# Try it:
From the records below, copy out exactly the lines from the one containing "pend_n.dh = 1'b1;" to the one containing "pend_n.hold = 1'b1;", both included. Add nothing else.

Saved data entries
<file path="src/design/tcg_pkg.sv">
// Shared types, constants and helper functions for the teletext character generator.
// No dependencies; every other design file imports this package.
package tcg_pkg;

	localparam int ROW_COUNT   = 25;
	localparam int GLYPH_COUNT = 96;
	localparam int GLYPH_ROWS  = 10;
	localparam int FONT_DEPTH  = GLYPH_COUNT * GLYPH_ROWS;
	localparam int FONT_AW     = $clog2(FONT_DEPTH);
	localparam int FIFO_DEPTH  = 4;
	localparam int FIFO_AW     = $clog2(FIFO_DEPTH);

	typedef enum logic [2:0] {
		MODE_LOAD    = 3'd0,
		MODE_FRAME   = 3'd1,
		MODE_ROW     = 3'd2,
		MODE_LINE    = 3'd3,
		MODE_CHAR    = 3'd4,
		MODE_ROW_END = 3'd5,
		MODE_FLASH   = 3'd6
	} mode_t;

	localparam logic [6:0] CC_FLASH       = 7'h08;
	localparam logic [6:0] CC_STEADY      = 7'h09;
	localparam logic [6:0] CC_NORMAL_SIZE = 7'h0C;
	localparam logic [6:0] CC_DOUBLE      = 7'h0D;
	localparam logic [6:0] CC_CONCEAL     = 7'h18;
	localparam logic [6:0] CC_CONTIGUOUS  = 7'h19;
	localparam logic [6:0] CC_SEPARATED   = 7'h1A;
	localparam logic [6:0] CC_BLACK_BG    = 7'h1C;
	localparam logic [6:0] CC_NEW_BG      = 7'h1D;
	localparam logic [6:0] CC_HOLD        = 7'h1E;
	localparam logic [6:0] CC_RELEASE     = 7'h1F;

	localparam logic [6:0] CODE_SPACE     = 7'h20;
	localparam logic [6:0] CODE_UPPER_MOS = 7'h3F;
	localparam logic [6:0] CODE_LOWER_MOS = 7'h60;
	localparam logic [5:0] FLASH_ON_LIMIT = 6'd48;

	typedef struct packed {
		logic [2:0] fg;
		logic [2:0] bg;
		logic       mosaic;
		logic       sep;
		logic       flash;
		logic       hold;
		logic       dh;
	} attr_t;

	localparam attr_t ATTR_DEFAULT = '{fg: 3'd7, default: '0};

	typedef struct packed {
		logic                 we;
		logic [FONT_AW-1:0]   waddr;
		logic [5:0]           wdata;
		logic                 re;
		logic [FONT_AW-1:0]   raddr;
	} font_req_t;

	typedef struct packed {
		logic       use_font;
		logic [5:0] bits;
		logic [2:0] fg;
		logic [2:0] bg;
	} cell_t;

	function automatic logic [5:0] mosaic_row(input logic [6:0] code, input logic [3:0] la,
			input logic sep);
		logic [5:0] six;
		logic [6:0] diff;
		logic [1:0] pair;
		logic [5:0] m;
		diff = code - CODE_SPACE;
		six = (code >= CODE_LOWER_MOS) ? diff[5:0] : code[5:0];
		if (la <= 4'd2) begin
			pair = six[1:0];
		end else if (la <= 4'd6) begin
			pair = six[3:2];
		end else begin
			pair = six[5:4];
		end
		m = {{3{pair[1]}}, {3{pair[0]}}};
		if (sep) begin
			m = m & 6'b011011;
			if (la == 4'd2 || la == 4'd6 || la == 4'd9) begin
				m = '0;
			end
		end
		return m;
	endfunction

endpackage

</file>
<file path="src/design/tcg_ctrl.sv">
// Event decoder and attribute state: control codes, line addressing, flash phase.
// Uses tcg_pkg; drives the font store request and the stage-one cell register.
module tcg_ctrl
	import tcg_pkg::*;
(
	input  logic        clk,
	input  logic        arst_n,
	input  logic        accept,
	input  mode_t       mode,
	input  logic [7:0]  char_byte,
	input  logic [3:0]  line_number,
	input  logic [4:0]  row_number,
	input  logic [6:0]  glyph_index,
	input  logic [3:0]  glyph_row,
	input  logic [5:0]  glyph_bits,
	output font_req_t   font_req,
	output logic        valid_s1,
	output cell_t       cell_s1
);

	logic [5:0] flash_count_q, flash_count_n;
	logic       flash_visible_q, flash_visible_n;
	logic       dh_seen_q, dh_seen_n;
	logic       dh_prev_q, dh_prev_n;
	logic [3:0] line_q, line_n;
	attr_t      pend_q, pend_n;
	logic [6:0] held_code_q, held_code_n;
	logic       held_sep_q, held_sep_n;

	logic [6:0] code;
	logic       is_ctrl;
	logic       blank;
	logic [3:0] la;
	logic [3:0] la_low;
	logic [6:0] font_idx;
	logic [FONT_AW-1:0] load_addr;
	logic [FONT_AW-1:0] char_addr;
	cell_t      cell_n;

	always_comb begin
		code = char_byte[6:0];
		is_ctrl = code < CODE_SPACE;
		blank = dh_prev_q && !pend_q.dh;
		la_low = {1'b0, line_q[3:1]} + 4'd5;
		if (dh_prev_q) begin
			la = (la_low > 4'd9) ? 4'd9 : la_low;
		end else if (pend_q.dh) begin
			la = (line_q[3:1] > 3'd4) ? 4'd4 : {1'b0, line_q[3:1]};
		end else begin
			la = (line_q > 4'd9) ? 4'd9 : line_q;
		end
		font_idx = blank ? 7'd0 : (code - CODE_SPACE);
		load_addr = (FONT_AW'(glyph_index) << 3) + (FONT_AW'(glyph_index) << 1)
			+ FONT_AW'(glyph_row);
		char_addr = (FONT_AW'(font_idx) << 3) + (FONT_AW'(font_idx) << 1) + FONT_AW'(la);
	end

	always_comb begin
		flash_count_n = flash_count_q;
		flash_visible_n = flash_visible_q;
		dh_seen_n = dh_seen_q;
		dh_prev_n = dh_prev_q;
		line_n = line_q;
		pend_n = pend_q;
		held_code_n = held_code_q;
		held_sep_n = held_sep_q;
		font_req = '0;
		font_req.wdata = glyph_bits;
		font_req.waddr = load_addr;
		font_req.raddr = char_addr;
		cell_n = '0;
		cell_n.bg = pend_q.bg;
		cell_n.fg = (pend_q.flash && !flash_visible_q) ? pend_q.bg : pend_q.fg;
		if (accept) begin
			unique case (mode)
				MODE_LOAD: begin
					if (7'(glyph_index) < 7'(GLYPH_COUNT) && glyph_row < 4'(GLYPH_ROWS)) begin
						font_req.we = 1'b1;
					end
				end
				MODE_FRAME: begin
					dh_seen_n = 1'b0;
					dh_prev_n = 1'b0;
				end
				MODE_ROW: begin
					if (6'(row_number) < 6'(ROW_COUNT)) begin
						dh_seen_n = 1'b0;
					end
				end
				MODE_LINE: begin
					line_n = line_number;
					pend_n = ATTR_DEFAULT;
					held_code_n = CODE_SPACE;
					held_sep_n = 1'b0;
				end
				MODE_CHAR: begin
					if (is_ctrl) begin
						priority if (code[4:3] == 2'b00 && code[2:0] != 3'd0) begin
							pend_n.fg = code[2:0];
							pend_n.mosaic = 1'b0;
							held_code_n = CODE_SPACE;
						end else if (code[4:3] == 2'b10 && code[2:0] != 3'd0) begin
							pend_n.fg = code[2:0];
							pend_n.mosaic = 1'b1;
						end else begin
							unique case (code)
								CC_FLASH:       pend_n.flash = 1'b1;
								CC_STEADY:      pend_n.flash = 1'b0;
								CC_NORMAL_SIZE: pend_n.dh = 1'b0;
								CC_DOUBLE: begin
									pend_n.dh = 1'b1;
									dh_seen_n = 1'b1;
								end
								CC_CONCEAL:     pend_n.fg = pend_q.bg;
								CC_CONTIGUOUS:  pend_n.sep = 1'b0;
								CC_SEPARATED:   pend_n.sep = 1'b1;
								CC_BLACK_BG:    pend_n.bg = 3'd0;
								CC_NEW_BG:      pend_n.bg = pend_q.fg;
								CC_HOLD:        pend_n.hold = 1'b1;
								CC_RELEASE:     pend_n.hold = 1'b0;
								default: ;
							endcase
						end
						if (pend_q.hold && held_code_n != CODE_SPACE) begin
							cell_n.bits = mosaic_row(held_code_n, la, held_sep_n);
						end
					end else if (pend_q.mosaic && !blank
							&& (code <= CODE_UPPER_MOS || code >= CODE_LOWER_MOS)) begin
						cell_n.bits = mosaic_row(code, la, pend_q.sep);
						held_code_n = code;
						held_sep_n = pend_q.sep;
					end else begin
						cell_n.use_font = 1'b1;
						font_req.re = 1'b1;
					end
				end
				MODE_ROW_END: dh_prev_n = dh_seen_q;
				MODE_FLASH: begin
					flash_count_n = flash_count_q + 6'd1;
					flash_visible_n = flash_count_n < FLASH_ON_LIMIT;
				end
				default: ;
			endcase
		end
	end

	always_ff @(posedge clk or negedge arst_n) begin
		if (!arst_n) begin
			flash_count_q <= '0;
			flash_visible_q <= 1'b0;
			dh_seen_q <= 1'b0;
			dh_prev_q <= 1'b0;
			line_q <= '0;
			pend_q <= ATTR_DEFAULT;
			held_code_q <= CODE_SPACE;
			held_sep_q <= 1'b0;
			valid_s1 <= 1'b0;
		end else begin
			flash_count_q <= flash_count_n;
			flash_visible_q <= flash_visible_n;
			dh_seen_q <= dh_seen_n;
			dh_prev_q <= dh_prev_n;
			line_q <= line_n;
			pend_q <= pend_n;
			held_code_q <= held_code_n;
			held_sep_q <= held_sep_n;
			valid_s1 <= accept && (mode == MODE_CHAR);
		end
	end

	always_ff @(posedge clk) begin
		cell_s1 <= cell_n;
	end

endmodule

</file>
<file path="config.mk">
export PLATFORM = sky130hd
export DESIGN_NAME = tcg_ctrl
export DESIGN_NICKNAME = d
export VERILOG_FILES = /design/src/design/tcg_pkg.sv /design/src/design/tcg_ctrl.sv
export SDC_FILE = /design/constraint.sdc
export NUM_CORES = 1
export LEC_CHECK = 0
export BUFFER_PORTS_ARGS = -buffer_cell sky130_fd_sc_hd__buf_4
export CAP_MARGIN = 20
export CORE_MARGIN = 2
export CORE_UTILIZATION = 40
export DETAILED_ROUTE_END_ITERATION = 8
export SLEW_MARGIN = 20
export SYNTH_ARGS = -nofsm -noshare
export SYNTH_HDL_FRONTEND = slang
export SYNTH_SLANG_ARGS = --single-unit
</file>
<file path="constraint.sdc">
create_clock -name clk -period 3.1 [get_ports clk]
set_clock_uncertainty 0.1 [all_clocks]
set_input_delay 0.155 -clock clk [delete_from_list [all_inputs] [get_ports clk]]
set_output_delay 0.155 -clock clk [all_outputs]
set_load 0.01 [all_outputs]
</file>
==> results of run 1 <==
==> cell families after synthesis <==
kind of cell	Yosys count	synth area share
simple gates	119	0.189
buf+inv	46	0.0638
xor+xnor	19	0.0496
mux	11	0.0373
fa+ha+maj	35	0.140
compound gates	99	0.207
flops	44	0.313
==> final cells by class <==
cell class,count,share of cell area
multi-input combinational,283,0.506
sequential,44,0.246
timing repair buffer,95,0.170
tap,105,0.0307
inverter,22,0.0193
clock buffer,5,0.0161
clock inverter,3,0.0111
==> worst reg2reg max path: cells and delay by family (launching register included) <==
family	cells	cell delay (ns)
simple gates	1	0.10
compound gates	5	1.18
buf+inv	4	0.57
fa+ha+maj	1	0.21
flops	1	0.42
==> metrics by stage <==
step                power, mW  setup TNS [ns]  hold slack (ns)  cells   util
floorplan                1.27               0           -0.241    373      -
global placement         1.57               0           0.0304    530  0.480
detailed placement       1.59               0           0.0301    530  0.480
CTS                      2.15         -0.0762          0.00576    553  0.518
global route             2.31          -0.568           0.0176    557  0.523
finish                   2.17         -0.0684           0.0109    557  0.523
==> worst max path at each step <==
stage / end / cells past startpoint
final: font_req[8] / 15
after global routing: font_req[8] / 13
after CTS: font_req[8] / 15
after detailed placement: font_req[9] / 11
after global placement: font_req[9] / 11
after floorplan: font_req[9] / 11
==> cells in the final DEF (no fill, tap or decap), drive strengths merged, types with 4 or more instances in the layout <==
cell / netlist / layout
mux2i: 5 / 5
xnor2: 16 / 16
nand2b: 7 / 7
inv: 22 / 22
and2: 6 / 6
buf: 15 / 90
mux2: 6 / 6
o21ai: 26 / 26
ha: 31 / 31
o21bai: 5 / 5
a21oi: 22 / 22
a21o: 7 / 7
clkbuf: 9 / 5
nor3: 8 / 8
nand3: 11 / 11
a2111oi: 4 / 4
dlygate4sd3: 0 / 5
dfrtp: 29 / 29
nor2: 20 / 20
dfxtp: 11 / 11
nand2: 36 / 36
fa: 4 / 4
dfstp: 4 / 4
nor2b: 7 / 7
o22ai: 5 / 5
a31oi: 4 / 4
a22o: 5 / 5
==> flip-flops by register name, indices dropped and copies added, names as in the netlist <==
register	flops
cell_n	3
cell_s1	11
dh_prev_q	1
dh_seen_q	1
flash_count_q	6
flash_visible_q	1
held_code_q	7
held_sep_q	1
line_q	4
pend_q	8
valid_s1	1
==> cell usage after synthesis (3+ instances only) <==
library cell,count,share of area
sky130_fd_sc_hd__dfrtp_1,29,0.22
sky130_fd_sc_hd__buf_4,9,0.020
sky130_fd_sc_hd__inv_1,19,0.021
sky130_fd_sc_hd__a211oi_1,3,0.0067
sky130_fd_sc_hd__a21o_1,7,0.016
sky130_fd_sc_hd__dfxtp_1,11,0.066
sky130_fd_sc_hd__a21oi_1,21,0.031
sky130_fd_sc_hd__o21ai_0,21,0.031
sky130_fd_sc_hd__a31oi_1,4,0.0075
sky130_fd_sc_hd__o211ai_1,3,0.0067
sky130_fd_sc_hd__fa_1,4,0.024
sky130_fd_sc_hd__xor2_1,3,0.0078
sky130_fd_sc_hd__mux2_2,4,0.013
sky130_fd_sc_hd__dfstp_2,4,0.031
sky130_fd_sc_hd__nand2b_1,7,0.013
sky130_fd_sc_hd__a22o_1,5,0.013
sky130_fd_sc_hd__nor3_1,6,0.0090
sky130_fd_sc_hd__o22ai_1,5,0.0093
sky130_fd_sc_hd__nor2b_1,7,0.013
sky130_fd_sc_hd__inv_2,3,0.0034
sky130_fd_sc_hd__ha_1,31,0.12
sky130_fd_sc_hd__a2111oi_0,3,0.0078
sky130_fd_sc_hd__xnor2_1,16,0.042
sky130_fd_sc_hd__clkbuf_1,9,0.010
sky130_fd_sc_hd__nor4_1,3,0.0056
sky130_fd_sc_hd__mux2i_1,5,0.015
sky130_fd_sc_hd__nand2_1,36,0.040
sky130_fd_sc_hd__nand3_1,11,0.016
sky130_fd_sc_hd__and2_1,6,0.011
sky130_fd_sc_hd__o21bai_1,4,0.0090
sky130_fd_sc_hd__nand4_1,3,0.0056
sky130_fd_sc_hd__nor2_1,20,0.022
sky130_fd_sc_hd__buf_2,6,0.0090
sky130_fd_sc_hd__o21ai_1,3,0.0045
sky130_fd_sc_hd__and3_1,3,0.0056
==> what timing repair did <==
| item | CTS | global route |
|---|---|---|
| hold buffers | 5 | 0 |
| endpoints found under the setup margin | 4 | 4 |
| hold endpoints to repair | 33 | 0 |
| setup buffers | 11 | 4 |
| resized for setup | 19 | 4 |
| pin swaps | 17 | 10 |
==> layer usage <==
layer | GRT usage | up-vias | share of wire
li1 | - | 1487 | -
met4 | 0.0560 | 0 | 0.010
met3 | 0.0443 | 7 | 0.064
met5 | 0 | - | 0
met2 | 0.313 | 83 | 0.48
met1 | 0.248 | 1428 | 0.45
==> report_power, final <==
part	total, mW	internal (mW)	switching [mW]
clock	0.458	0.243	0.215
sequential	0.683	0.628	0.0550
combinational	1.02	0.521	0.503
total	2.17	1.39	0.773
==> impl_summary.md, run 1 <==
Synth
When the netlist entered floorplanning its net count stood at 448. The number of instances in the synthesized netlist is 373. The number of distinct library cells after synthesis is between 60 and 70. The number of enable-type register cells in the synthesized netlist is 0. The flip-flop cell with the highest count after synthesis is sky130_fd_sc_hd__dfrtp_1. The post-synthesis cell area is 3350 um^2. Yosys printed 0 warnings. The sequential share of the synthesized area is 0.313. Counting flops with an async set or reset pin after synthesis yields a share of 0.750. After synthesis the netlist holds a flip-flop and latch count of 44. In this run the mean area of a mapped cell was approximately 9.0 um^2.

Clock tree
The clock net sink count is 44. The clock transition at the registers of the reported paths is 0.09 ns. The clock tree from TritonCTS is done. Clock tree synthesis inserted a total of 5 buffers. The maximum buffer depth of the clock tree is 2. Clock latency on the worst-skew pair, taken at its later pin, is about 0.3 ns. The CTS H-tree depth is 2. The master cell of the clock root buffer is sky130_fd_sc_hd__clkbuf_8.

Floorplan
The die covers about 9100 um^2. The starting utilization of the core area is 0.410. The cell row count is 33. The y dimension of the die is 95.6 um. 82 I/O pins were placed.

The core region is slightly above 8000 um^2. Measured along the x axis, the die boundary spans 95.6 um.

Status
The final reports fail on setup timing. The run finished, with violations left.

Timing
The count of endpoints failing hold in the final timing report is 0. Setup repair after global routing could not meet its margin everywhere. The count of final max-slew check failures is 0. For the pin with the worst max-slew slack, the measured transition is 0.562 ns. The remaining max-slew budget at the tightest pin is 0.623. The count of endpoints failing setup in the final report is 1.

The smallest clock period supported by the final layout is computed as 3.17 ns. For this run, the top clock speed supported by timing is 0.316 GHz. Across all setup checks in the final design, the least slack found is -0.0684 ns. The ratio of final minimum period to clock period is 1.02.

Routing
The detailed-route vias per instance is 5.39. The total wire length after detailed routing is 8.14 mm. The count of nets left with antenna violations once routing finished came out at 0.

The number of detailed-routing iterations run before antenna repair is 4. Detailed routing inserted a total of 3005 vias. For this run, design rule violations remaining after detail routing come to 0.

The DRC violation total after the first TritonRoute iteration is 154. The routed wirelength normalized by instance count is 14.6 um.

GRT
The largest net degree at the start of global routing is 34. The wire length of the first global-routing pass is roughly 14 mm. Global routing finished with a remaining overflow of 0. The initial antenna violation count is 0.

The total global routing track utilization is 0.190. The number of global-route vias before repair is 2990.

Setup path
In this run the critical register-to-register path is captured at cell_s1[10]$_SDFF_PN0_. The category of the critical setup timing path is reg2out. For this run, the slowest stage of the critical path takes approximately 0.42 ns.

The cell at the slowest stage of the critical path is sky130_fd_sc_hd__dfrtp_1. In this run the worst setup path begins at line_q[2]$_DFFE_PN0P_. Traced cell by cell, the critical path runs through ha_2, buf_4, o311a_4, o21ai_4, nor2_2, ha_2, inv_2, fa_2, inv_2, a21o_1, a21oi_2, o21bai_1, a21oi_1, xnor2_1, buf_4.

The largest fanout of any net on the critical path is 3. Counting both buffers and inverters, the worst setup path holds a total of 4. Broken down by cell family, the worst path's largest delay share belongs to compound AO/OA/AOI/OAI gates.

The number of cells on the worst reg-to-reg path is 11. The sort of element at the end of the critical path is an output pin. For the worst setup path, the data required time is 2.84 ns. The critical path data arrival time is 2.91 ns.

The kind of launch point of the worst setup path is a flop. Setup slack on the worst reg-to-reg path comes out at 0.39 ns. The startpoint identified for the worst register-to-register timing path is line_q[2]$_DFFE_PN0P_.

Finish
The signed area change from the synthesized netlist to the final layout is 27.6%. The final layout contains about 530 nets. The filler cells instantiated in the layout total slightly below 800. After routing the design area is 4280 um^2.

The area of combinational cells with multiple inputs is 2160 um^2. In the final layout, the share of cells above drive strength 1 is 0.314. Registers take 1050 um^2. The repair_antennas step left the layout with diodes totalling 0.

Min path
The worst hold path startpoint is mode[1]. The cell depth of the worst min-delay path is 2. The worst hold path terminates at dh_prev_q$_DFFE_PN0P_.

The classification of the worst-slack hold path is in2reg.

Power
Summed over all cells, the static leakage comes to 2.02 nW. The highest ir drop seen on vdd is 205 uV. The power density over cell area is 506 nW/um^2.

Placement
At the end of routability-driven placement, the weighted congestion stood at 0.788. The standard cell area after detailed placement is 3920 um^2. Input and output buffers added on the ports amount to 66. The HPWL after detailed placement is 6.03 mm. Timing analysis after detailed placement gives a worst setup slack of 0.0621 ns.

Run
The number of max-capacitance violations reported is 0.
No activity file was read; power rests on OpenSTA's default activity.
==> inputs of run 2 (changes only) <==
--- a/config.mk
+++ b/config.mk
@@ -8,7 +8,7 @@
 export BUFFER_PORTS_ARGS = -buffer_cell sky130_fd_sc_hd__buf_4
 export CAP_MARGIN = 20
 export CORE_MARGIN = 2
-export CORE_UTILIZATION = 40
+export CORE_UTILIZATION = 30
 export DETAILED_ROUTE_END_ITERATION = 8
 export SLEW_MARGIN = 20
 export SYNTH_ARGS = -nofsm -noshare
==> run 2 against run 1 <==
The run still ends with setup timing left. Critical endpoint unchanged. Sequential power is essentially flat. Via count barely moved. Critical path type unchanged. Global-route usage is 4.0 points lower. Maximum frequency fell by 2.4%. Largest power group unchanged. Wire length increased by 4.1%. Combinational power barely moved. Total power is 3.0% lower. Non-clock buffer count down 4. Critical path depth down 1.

# Finished task:
									pend_n.dh = 1'b1;
									dh_seen_n = 1'b1;
								end
								CC_CONCEAL:     pend_n.fg = pend_q.bg;
								CC_CONTIGUOUS:  pend_n.sep = 1'b0;
								CC_SEPARATED:   pend_n.sep = 1'b1;
								CC_BLACK_BG:    pend_n.bg = 3'd0;
								CC_NEW_BG:      pend_n.bg = pend_q.fg;
								CC_HOLD:        pend_n.hold = 1'b1;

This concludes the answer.